◆ WHAT IS EXPECTED: From the data that follows, copy every line with the string "TritonCTS".

------------------------

### src/rtl/wb_write_arbiter.sv
// Write-back arbiter for the 64-bit LEGv8 register file: merges ALU results and
// buffered load results onto one write port and tracks pending writes for hazards.
module wb_write_arbiter #(
   parameter int DEPTH = 4,
   parameter int W     = 64
) (
   input  logic         clk,
   input  logic         reset,
   input  logic         issue_valid,
   input  logic [4:0]   issue_rd,
   input  logic         alu_valid,
   input  logic [4:0]   alu_rd,
   input  logic [W-1:0] alu_data,
   input  logic         mem_valid,
   input  logic [4:0]   mem_rd,
   input  logic [W-1:0] mem_data,
   output logic         mem_ready,
   input  logic [4:0]   ra1,
   input  logic [4:0]   ra2,
   output logic         hazard,
   output logic         we3,
   output logic [4:0]   wa3,
   output logic [W-1:0] wd3
);

   localparam int          AW   = (DEPTH > 1) ? $clog2(DEPTH) : 1;
   localparam logic [AW:0] FULL = (AW+1)'(DEPTH);
   localparam logic [4:0]  XZR  = 5'd31;

   // Load-result FIFO storage; entries for XZR never get here.
   logic [4:0]    r_fifo_rd   [DEPTH];
   logic [W-1:0]  r_fifo_data [DEPTH];
   logic [AW-1:0] r_wr_ptr;
   logic [AW-1:0] r_rd_ptr;
   logic [AW:0]   r_count;

   logic [31:0]   r_busy;

   logic          r_we;
   logic [4:0]    r_wa;
   logic [W-1:0]  r_wd;

   logic          w_alu_sel;
   logic          w_fifo_empty;
   logic          w_push;
   logic          w_pop;
   logic          w_sel_vld;
   logic [4:0]    w_sel_rd;
   logic [W-1:0]  w_sel_data;
   logic [31:0]   w_busy_set;
   logic [31:0]   w_busy_clr;
   logic [31:0]   w_busy_nxt;

   assign w_fifo_empty = (r_count == '0);
   assign mem_ready    = !reset && (r_count != FULL);
   assign w_push       = mem_valid && mem_ready && (mem_rd != XZR);
   assign w_alu_sel    = alu_valid && (alu_rd != XZR);
   assign w_pop        = !w_alu_sel && !w_fifo_empty;

   // Arbitration: ALU has fixed priority, FIFO head fills idle slots.
   always_comb begin
      w_sel_vld  = 1'b0;
      w_sel_rd   = '0;
      w_sel_data = '0;
      if (w_alu_sel) begin
         w_sel_vld  = 1'b1;
         w_sel_rd   = alu_rd;
         w_sel_data = alu_data;
      end else if (w_pop) begin
         w_sel_vld  = 1'b1;
         w_sel_rd   = r_fifo_rd[r_rd_ptr];
         w_sel_data = r_fifo_data[r_rd_ptr];
      end
   end

   // Set after clear so a new producer outranks a retiring one.
   always_comb begin
      w_busy_set = '0;
      w_busy_clr = '0;
      if (issue_valid && (issue_rd != XZR)) begin
         w_busy_set[issue_rd] = 1'b1;
      end
      if (w_sel_vld) begin
         w_busy_clr[w_sel_rd] = 1'b1;
      end
      w_busy_nxt     = (r_busy & ~w_busy_clr) | w_busy_set;
      w_busy_nxt[31] = 1'b0;
   end

   always_ff @(posedge clk) begin
      if (w_push) begin
         r_fifo_rd[r_wr_ptr]   <= mem_rd;
         r_fifo_data[r_wr_ptr] <= mem_data;
      end
   end

   always_ff @(posedge clk) begin
      if (reset) begin
         r_wr_ptr <= '0;
         r_rd_ptr <= '0;
         r_count  <= '0;
      end else begin
         if (w_push) begin
            r_wr_ptr <= r_wr_ptr + 1'b1;
         end
         if (w_pop) begin
            r_rd_ptr <= r_rd_ptr + 1'b1;
         end
         case ({w_push, w_pop})
            2'b10:   r_count <= r_count + 1'b1;
            2'b01:   r_count <= r_count - 1'b1;
            default: r_count <= r_count;
         endcase
      end
   end

   always_ff @(posedge clk) begin
      if (reset) begin
         r_busy <= '0;
      end else begin
         r_busy <= w_busy_nxt;
      end
   end

   // Write-port stage: selection in one cycle becomes the regfile write in the next.
   always_ff @(posedge clk) begin
      if (reset) begin
         r_we <= 1'b0;
         r_wa <= '0;
         r_wd <= '0;
      end else begin
         r_we <= w_sel_vld;
         if (w_sel_vld) begin
            r_wa <= w_sel_rd;
            r_wd <= w_sel_data;
         end
      end
   end

   assign hazard = r_busy[ra1] | r_busy[ra2];
   assign we3    = r_we;
   assign wa3    = r_wa;
   assign wd3    = r_wd;

endmodule

### config.mk
export PLATFORM = sky130hd
export DESIGN_NAME = wb_write_arbiter
export DESIGN_NICKNAME = d
export VERILOG_FILES = /design/src/rtl/wb_write_arbiter.sv
export SDC_FILE = /design/constraint.sdc
export NUM_CORES = 1
export LEC_CHECK = 0
export CAP_MARGIN = 40
export CORE_MARGIN = 4
export CORE_UTILIZATION = 35
export DETAILED_ROUTE_END_ITERATION = 12
export HOLD_SLACK_MARGIN = 0.08
export PLACE_DENSITY = 0.56
export SYNTH_ARGS = -nofsm -noshare
export SYNTH_HDL_FRONTEND = slang
export SYNTH_SLANG_ARGS = --single-unit
### constraint.sdc
create_clock -name clk -period 7.05 [get_ports clk]
set_input_delay 1.41 -clock clk [delete_from_list [all_inputs] [get_ports clk]]
set_output_delay 1.41 -clock clk [all_outputs]
set_load 0.01 [all_outputs]
After elaboration in Yosys (flattened, before gate mapping)
Memory sizes are Yosys's and may differ from the RTL's. A register that Yosys moved wholly into a read port is not among the register bits.
Index checks and enable logic that the tools add are counted.
W data, S select, Z words.

word-level totals
  flip-flop bits (word level) = 108
  bits in writable memories = 276
  input bits = 158
  output and inout bits = 72
  logic and storage cells = 65
  memories = 2

memories
  name         depth  width  rd ports  clocked after memory_dff  wr ports  line  RTL
  r_fifo_data  4      64     1         1                         1         32    logic [W-1:0] r_fifo_data [DEPTH];
  r_fifo_rd    4      5      1         1                         1         31    logic [4:0] r_fifo_rd [DEPTH];

cells by class
  add/subtract/negate cells = 4
  $lt $le $gt $ge = 6
  equality and inequality tests = 6
  muxes and demuxes = 23
  bitwise operators = 4
  reductions and logical operators = 13

operators by type and width
  operator               number
  $mux W64               2
  $mux W31               2
  $and A31 B31 Y31       1
  $not A31 Y31           1
  $or A31 B31 Y31        1
  $lt A5 B6 Y1 const B   4
  $ne A5 B5 Y1 const B   3
  $bmux W1 S5            2
  $demux W1 S5           2
  $ge A5 B1 Y1 const B   2
  $mux W5                2
  $logic_and A1 B1 Y1    8
  $mux W1                8
  $mux W2                4
  $pmux W3 S2            1
  $add A2 B1 Y2 const B  2
  $add A3 B1 Y3 const B  1
  $logic_not A1 Y1       3
  $logic_not A3 Y1       1
  $ne A3 B3 Y1 const B   1
  $sub A3 B1 Y3 const B  1
  $eq A2 B1 Y1 const B   1
  $eq A2 B2 Y1 const B   1
  $reduce_bool A2 Y1     1
  $or A1 B1 Y1           1

Longest topological paths before layout
  depth after elaboration = 14
  mapped depth = 9
  mapped depth without buffers = 9

Least setup slack after synthesis
OpenSTA, ideal clock, no wires.

  path kind = in2reg
  start = in reset
  end = mem r_fifo_data[0][0], enable pin
  arrival time = 4.900 ns
  slack = 1.653 ns
  stages = 3
  path buffers = 0
  path through = a31oi_1 -> nand3_1 -> nor2_1

between the ends
  word-level cells in the longest chain between the ends = 6

ends and longest elaborated chain
  item                              line  RTL
  start, declared                   8     input logic reset,
  $logic_not A1 Y1                  55    assign mem_ready = !reset && (r_count != FULL);
  $logic_and A1 B1 Y1               55
  $logic_and A1 B1 Y1 (2 in a row)  56    assign w_push = mem_valid && mem_ready && (mem_rd != XZR);
  $mux W1                           91    if (w_push) begin
  $mux W1 (not written as such)     93    r_fifo_data[r_wr_ptr] <= mem_data;
  end, declared                     32

Every way passes these cells.

Worst setup path in the final report
  start = in ra1[0]
  end = out hazard

between the ends
  word-level cells in the longest chain between the ends = 3

ends and longest elaborated chain
  item                           line  RTL
  start, declared                18    input logic [4:0] ra1,
  $bmux W1 S5                    140   assign hazard = r_busy[ra1] | r_busy[ra2];
  $mux W1 (not written as such)  140
  $or A1 B1 Y1                   140
  end, declared                  20    output logic hazard,

Every way passes these cells. The select of a mux whose other input is x is not followed.

==> results.txt <==
The run finished with clean final reports. The number of clock buffers added by TritonCTS is 43. For this run, the post-layout net count is 1416.

Hold repair after CTS inserted 0 buffers. The tree built by TritonCTS fans out to 386 sinks. The worst pin sits at a relative slew slack of 42.2%. The run gives 6 as the initial antenna violation count. The tightest min-delay check is of the reg -> reg type.

For the post-route setup TNS, the log shows 0 ps. Source-to-sink clock delay at the later pin of the worst-skew pair: 560 ps. The via-per-instance ratio came out at 5.10. The width of the die was 218 um; the placement row count was 76. The number of global-route vias before repair came out at 10200.

At the pin with the least slew margin, the transition time is 867 ps. The clock-pin transition on the worst setup and hold timing paths was 60 ps; the post-synthesis instance total was 1033. The worst-case IR drop observed on VDD is 162 uV. The routed design could run at a clock period as short as 5380 ps. The synthesized area per cell works out to 14.9 um2. Hold is met by 458 ps. The core region is 43300 um2.

Number of vias in the routed layout: 9555. In the routed design, unresolved DRC markers number 0. For the worst setup path, the data required time is 5640 ps. The clock arrives with 19.0 ps of skew. Post-CTS repair changed the size of 0 cells. The global router's overall resource usage is 16.3%, and the count of fill cells added during filler insertion is 3860. The share of synthesized registers carrying an async set or reset works out to 0%. After clock tree synthesis, the setup repair step added 0 buffers.

For the count of unique library cells instantiated by Yosys, the log shows 50. The run gives 15400 um2 as the post-synthesis cell area. The critical path start-end classification was in -> out.

The first detailed-routing pass took 5 iterations. The achievable clock frequency is 0.186 GHz. The tools report the max-slew violation count as 0. The tools report the buffer cell driving the clock tree root as clkbuf_16. Routability-driven placement finished with a final weighted congestion of 0.849. STA classifies the critical path endpoint as an output port. The count of nets left with antenna violations once routing finished came out at 0.

The dominant synthesized flop cell was edfxtp_1. TritonCTS built the clock tree. In this run, synthesis produced a sequential element count of 386. Setup repair after global routing left no endpoint under its margin. The overflow left after global routing is 0, and the half-perimeter wire length after placement is 24.7 mm. The floorplan step defined a die boundary enclosing 47500 um2. The number of nets in the synthesized netlist was 1197; the wire length per cell was 20.7 um. In this run the biggest area consumer among cell types represents 53.8% of the synthesized area. The run gives 68.1% as the portion of the post-synthesis area used by sequential elements. In the post-synthesis netlist, the cell with the most instances is edfxtp_1. For the worst setup path, the data arrival time is 3970 ps.

In this run the power density over the cells is 310 nW/um2. Across the run, the number of max-cap violations was 0. The number of placed instances, taps included, is 1792. After synthesis, the most frequently instantiated cells are 276 x edfxtp_1, 138 x nand2_1, 127 x nor2_1. The count of input and output buffers works out to 229.

The critical-path maximum fanout is 9, and the number of setup violations in the final report is 0. Post-synthesis to final-layout area growth: 28.2%. Counting flops with a built-in enable in the synthesized netlist gives 276. The share of post-route cells with drive strength above 1 came out at 14.8%. Entering global routing, the biggest net connects 69 pins. By area the synthesized netlist is led by edfxtp_1 54%, dfxtp_1 14%, mux4_2 13%. The tools report the kind of start point of the critical path as an input pin.

The count of routing violations after the opening detailed-route iteration was 712; the leakage power was 6.30 nW. Summed over all instances, the cell type with the most area after synthesis is edfxtp_1. The first global-routing pass estimated 60.1 mm of wire. Wires add up to 38.7 mm. The final worst-path cycle share came out at 76.3%. For this configuration, the core starts out at a cell density of 35.6%. The I/O pin count is 230, and the number of hold violations in the final report is 0.

During synthesis, Yosys emitted a total of 0 warnings. After the flow finishes, the layout carries non-filler instances totaling 1875. The floorplan step set the die height to 218 um. The H-tree was split into 2 levels.

The tools report the number of buffers between clock root and the deepest sink as 3.
==> per-stage QoR <==
step	setup slack, ps	utilization, %	area, um2	power (mW)
after floorplan	1650	-	15400	3.46
after global placement	1650	42.3	18300	4.01
after detailed placement	1650	42.4	18400	4.03
after CTS	1640	45.6	19700	6.22
after global routing	1540	45.7	19800	6.43
final	1670	45.7	19800	6.12
==> layer usage <==
metal / wire [um] / GRT usage (%)
met1: 16600 / 21.3
met3: 2180 / 4.03
met2: 19100 / 27.1
met4: 828 / 4.63
met5: 40 / 0
==> kinds of logic (layout without fill, tap and decap cells) <==
logic type | after synthesis | after routing | share of synthesized area, %
compound gates | 138 | 138 | 7.15
xor+xnor | 5 | 5 | 0.284
fa+ha+maj | 6 | 6 | 0.536
buf+inv | 82 | 336 | 2.20
flops | 386 | 386 | 68.1
mux | 91 | 91 | 12.9
other cells | 0 | 3 | 0
simple gates | 325 | 325 | 8.88
==> registers in the layout, summed over array words and instances, names as in the netlist, named ones only <==
name / count
r_fifo_data: 256
wd3: 64
r_busy: 31
r_fifo_rd: 20
wa3: 5
r_count: 3
r_rd_ptr: 2
r_wr_ptr: 2
we3: 1
==> report_power, final <==
| group | internal, mW | switching [mW] | leakage (nW) |
|---|---|---|---|
| combinational | 0.553 | 0.723 | 2.22 |
| sequential | 2.58 | 0.0944 | 3.41 |
| clock | 1.26 | 0.915 | 0.673 |
| total | 4.39 | 1.73 | 6.30 |
==> critical path, stage by stage <==
cell and delay [ps]:
clkdlybuf4s50_1 800, mux4_2 590, mux4_2 460, mux2i_1 140, o21ai_1 80, clkdlybuf4s50_1 480
==> final timing paths <==
path                                         startpoint                    to  slack, ps  depth (start not counted)
worst max register to register  r_count[2]$_SDFFE_PP0P_  r_busy[5]$_SDFF_PP0_       3880                          6
worst min-delay path                wa3[4]$_SDFFE_PP0P_   wa3[4]$_SDFFE_PP0P_        460                          2
worst max-delay path                             ra1[0]                hazard       1670                          6
worst min register to register      wa3[4]$_SDFFE_PP0P_   wa3[4]$_SDFFE_PP0P_        460                          2
==> layout by cell type, fill, tap and decap left out, types with 15 or more instances in the layout <==
cell type / count
nor3_1: 26
mux4_2: 86
nand2_1: 138
clkbuf_16: 44
clkdlybuf4s50_1: 228
a211oi_1: 34
a311oi_1: 64
edfxtp_1: 276
dfxtp_1: 108
nor2_1: 123
a21oi_1: 18
buf_4: 15
==> cell type report <==
cell class / instances / area [um2] / share of cell area (%)
well taps: 585 / 732 / 3.70
flip-flops and latches: 386 / 10500 / 53.1
diodes: 3 / 7.51 / 0.0380
repair buffers: 245 / 2450 / 12.4
clock buffers: 61 / 1210 / 6.15
multi-input cells: 565 / 4630 / 23.5
clock inverters: 19 / 180 / 0.912
inverters: 11 / 41.3 / 0.209
(Power assumes the default switching activity.)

------------------------

◆ ANSWER TO THIS PROBLEM:
The run finished with clean final reports. The number of clock buffers added by TritonCTS is 43. For this run, the post-layout net count is 1416.
Hold repair after CTS inserted 0 buffers. The tree built by TritonCTS fans out to 386 sinks. The worst pin sits at a relative slew slack of 42.2%. The run gives 6 as the initial antenna violation count. The tightest min-delay check is of the reg -> reg type.
The dominant synthesized flop cell was edfxtp_1. TritonCTS built the clock tree. In this run, synthesis produced a sequential element count of 386. Setup repair after global routing left no endpoint under its margin. The overflow left after global routing is 0, and the half-perimeter wire length after placement is 24.7 mm. The floorplan step defined a die boundary enclosing 47500 um2. The number of nets in the synthesized netlist was 1197; the wire length per cell was 20.7 um. In this run the biggest area consumer among cell types represents 53.8% of the synthesized area. The run gives 68.1% as the portion of the post-synthesis area used by sequential elements. In the post-synthesis netlist, the cell with the most instances is edfxtp_1. For the worst setup path, the data arrival time is 3970 ps.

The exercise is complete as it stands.